I’ve also learned a lot about Search Engine Marketing, Attraction Marketing, SEO, PPC, Email Marketing software and other marketing strategies that offer so many new opportunities to find, target and qualify leads for all types of businesses.
I’ve read the articles and books that proclaim that “Cold Calling Is Dead”. Many of the experts and gurus I’ve come to respect and admire will tell you that the game of selling has changed irrevocably and some will even say that the age of the sales person is coming to an end.
I surmise that the vision is that with the use of the Internet, search marketing, your website, automated email marketing software and all the rest are supposed to attract the right prospects to your site, educate them and lead them down the path toward purchasing.
Don’t let my skeptical tone distract you though. I’ve been implementing these concepts myself for several years. They work.
The argument that no prospect wants or needs to talk with a salesperson though is misguided though. I think it’s an extreme position mostly taken in an effort to sell a few things.
To believe that powerful search marketing, a good website and email marketing software can replace a salesperson is to completely misunderstand the role of a salesperson. And that is really the problem isn’t it?

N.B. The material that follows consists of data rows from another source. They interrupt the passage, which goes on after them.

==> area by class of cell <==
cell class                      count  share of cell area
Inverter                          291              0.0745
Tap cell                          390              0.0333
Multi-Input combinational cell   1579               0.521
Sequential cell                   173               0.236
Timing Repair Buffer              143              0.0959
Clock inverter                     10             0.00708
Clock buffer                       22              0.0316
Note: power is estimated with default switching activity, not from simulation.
**config.mk**
```make
export PLATFORM = sky130hd
export DESIGN_NAME = div_freq_meter
export DESIGN_NICKNAME = d
export VERILOG_FILES = /design/src/rtl/div_freq_meter_pkg.sv /design/src/rtl/div_freq_meter_tap_sync_edge.sv /design/src/rtl/div_freq_meter.sv
export SDC_FILE = /design/constraint.sdc
export NUM_CORES = 1
export LEC_CHECK = 0
export ABC_AREA = 1
export CAP_MARGIN = 40
export CORE_ASPECT_RATIO = 0.5
export CORE_UTILIZATION = 40
export CTS_BUF_LIST = sky130_fd_sc_hd__clkbuf_8
export CTS_CLUSTER_SIZE = 24
export DETAILED_ROUTE_END_ITERATION = 16
export HOLD_SLACK_MARGIN = 0.15
export PLACE_DENSITY = 0.66
export SLEW_MARGIN = 40
export SYNTH_ARGS = -nofsm -noshare
export SYNTH_HDL_FRONTEND = slang
export SYNTH_HIERARCHICAL = 1
export SYNTH_SLANG_ARGS = --single-unit
```
**constraint.sdc**
```tcl
create_clock -name clk -period 2.92 [get_ports clk]
set_input_delay 0.73 -clock clk [delete_from_list [all_inputs] [get_ports clk]]
set_output_delay 0.73 -clock clk [all_outputs]
set_load 0.05 [all_outputs]
```
[src/rtl/aes_dec_kat_seq.sv]
// Known-answer test sequencer for an external AES decrypt core.
// Drives the FIPS-197 Appendix C ciphertext/key for the configured key size,
// waits for the core result and compares it with the expected plaintext.
// Optional feature macro: AES_DEC_TIMEOUT_EN (bounded wait with timeout flag).
module aes_dec_kat_seq #(
  parameter int unsigned Nk             = 4,
  parameter int unsigned Nr             = Nk + 6,
  parameter int unsigned TIMEOUT_CYCLES = 1024
) (
  input  logic            clk,
  input  logic            rst,
  input  logic            start,
  output logic [127:0]    dec_ct,
  output logic [32*Nk-1:0] dec_key,
  output logic            dec_load,
  input  logic [127:0]    dec_pt,
  input  logic            dec_valid,
  output logic            busy,
  output logic            done,
  output logic            pass,
  output logic            fail,
  output logic            timeout,
  output logic [7:0]      pass_cnt
);

  // Reject illegal configurations at elaboration time.
  if (!(Nk == 4 || Nk == 6 || Nk == 8) || Nr != Nk + 6 ||
      TIMEOUT_CYCLES < 16 || TIMEOUT_CYCLES > 65535) begin : g_bad_cfg
    $error("aes_dec_kat_seq: illegal Nk/Nr/TIMEOUT_CYCLES");
  end

  // Key bytes 00,01,... MSB first.
  function automatic logic [32*Nk-1:0] gen_key();
    logic [32*Nk-1:0] k;
    k = '0;
    for (int i = 0; i < 4 * Nk; i++) begin
      k[32*Nk-1-8*i -: 8] = 8'(i);
    end
    return k;
  endfunction

  localparam logic [127:0] PtExp = 128'h00112233445566778899aabbccddeeff;
  localparam logic [127:0] CtVec =
      (Nk == 8) ? 128'h8ea2b7ca516745bfeafc49904b496089 :
      (Nk == 6) ? 128'hdda97ca4864cdfe06eaf70a0ec0d7191 :
                  128'h69c4e0d86a7b0430d8cdb78070b4c55a;
  localparam logic [32*Nk-1:0] KeyVec = gen_key();

  typedef enum logic [1:0] {StIdle, StLoad, StWait, StDone} state_e;

  state_e     state_q, state_d;
  logic       start_q, rise_q;
  logic       valid_q, match_q;
  logic       seen_low_q, seen_low_d;
  logic       pass_q, pass_d;
  logic       fail_q, fail_d;
  logic [7:0] pass_cnt_q, pass_cnt_d;
  logic       qualify;

`ifdef AES_DEC_TIMEOUT_EN
  localparam logic [15:0] TmoLast = 16'(TIMEOUT_CYCLES - 1);
  logic [15:0] cnt_q, cnt_d;
  logic        timeout_q, timeout_d;
`endif

  assign dec_ct   = CtVec;
  assign dec_key  = KeyVec;
  // All outputs decode registered state only.
  assign dec_load = (state_q == StLoad);
  assign busy     = (state_q == StLoad) || (state_q == StWait);
  assign done     = (state_q == StDone);
  assign pass     = pass_q;
  assign fail     = fail_q;
  assign pass_cnt = pass_cnt_q;
`ifdef AES_DEC_TIMEOUT_EN
  assign timeout  = timeout_q;
`else
  assign timeout  = 1'b0;
`endif

  // Result is qualified only after a low valid has been seen this run.
  assign qualify = valid_q & seen_low_q;

  // Next-state and flag updates.
  always_comb begin
    state_d    = state_q;
    seen_low_d = seen_low_q;
    pass_d     = pass_q;
    fail_d     = fail_q;
    pass_cnt_d = pass_cnt_q;
`ifdef AES_DEC_TIMEOUT_EN
    cnt_d      = cnt_q;
    timeout_d  = timeout_q;
`endif
    case (state_q)
      StIdle: begin
        if (rise_q) begin
          pass_d  = 1'b0;
          fail_d  = 1'b0;
`ifdef AES_DEC_TIMEOUT_EN
          timeout_d = 1'b0;
`endif
          state_d = StLoad;
        end
      end
      StLoad: begin
        seen_low_d = 1'b0;
`ifdef AES_DEC_TIMEOUT_EN
        cnt_d      = '0;
`endif
        state_d    = StWait;
      end
      StWait: begin
        seen_low_d = seen_low_q | ~valid_q;
        // A qualifying result takes priority over the timeout.
        if (qualify) begin
          if (match_q) begin
            pass_d     = 1'b1;
            pass_cnt_d = (pass_cnt_q == 8'hff) ? pass_cnt_q : pass_cnt_q + 8'd1;
          end else begin
            fail_d = 1'b1;
          end
          state_d = StDone;
        end
`ifdef AES_DEC_TIMEOUT_EN
        else if (cnt_q == TmoLast) begin
          fail_d    = 1'b1;
          timeout_d = 1'b1;
          state_d   = StDone;
        end else begin
          cnt_d = cnt_q + 16'd1;
        end
`endif
      end
      StDone: begin
        if (!start_q) state_d = StIdle;
      end
      default: state_d = StIdle;
    endcase
  end

  // State, input capture and flag registers with synchronous reset.
  always_ff @(posedge clk) begin
    if (rst) begin
      state_q    <= StIdle;
      start_q    <= 1'b0;
      rise_q     <= 1'b0;
      valid_q    <= 1'b0;
      match_q    <= 1'b0;
      seen_low_q <= 1'b0;
      pass_q     <= 1'b0;
      fail_q     <= 1'b0;
      pass_cnt_q <= 8'd0;
`ifdef AES_DEC_TIMEOUT_EN
      cnt_q      <= 16'd0;
      timeout_q  <= 1'b0;
`endif
    end else begin
      state_q    <= state_d;
      start_q    <= start;
      rise_q     <= start & ~start_q;
      valid_q    <= dec_valid;
      match_q    <= (dec_pt == PtExp);
      seen_low_q <= seen_low_d;
      pass_q     <= pass_d;
      fail_q     <= fail_d;
      pass_cnt_q <= pass_cnt_d;
`ifdef AES_DEC_TIMEOUT_EN
      cnt_q      <= cnt_d;
      timeout_q  <= timeout_d;
`endif
    end
  end

endmodule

Most small business owners think of a salespersons role as finding prospects and telling them how wonderful the product is. Of course, a search engine marketing campaign, email marketing software and a good website can do those things.

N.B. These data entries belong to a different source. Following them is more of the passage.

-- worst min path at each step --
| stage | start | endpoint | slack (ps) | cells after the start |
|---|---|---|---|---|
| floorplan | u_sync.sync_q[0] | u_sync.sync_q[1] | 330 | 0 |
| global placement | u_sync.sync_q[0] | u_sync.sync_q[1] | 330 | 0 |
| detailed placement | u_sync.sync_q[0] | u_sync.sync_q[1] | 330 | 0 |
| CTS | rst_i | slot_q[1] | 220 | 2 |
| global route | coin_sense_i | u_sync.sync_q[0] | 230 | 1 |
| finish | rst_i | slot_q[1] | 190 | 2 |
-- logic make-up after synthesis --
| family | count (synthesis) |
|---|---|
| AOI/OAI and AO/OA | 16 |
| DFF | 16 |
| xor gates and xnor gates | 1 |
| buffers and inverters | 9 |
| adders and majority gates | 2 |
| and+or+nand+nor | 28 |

What about helping the prospect figure out what they need? In my career I’ve sold highly technical products and the fact is that often, my best customers and biggest deals started with a prospect that was completely unfamiliar with the benefits of the product they eventually purchased. In some cases, they didn’t even know that such a thing existed.
So, to my employers, my roles has been not only to find the prospect but, then to determine if they had a business use for my products that would justify investment commensurate with the price. That means asking a lot of questions and leading the prospect down lines of thinking about their own business that they hadn’t entertained previously.
Some would call this consultative selling. To me it’s about 50% instinctively looking for a win-win and 50% being educated about the customer’s business enough to ask the right questions. That and having a good product to sell in the first place.
My point here is that this cannot be done easily with a website, email marketing software or even web crm.
In fact, if you try, you’ll likely find that you end up stalled in the same place that you’re stalled with your sales team today. If you’re wrestling with motivating and managing your sales people to generate profits for your business, you will find the same struggles in developing a website.
To really manage sales people, you’ve got to be able to break the sales process into measurable steps. You need to be able to objectively determine a qualified lead from one you should waste your time on. The questions you would ask to make this determination are the same things you’ll need to build into your website, search campaign and email marketing software to funnel the good ones toward the Buy button.
I empathize, really I do. You’re frustrated with hiring, training and managing sales people. You’re fed up with listening to fish stories every month and watching disappointing numbers come in. And therefore, it sounds pretty good when someone tells you that you don’t need all those people any more. Just spend a few thousand a month with them on a new website, search campaigns and email marketing software and all your problems will be solved.
You’ve heard that before haven’t you?
I’ve got what I think is some better advice for you. Use your current sales team to get the missing pieces figured out. Work out a sales process they can follow consistently and you can measure. The idea is not to get the process perfectly correct the first time. The idea is to start somewhere and start measuring it. The insights you glean from the measurements will help you get the process correct.